## Task statement
The required output is the line containing "export CORE_UTILIZATION = 56" followed by each line through the end of the data below, repeated exactly and with nothing added.

## Data extracts

--- config.mk ---
export PLATFORM = sky130hd
export DESIGN_NAME = nonce_receiver
export DESIGN_NICKNAME = d
export VERILOG_FILES = /design/src/rtl/nonce_pkg.sv /design/src/rtl/nonce_rx_shifter.sv /design/src/rtl/nonce_receiver.sv
export SDC_FILE = /design/constraint.sdc
export NUM_CORES = 1
export LEC_CHECK = 0
export BUFFER_PORTS_ARGS = -buffer_cell sky130_fd_sc_hd__buf_2
export CAP_MARGIN = 10
export CORE_MARGIN = 2
export CORE_UTILIZATION = 56
export CTS_BUF_LIST = sky130_fd_sc_hd__clkbuf_16
export DETAILED_ROUTE_END_ITERATION = 10
export PLACE_DENSITY = 0.79
export SYNTH_ARGS = -nofsm -noshare
export SYNTH_HDL_FRONTEND = slang
export SYNTH_SLANG_ARGS = --single-unit
--- constraint.sdc ---
create_clock -name clk -period 2.8 [get_ports clk]
set_clock_uncertainty 0.1 [all_clocks]
set_input_delay 0 -clock clk [delete_from_list [all_inputs] [get_ports clk]]
set_output_delay 0 -clock clk [all_outputs]
set_load 0.01 [all_outputs]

## Exercise answer
export CORE_UTILIZATION = 56
export CTS_BUF_LIST = sky130_fd_sc_hd__clkbuf_16
export DETAILED_ROUTE_END_ITERATION = 10
export PLACE_DENSITY = 0.79
export SYNTH_ARGS = -nofsm -noshare
export SYNTH_HDL_FRONTEND = slang
export SYNTH_SLANG_ARGS = --single-unit
--- constraint.sdc ---
create_clock -name clk -period 2.8 [get_ports clk]
set_clock_uncertainty 0.1 [all_clocks]
set_input_delay 0 -clock clk [delete_from_list [all_inputs] [get_ports clk]]
set_output_delay 0 -clock clk [all_outputs]
set_load 0.01 [all_outputs]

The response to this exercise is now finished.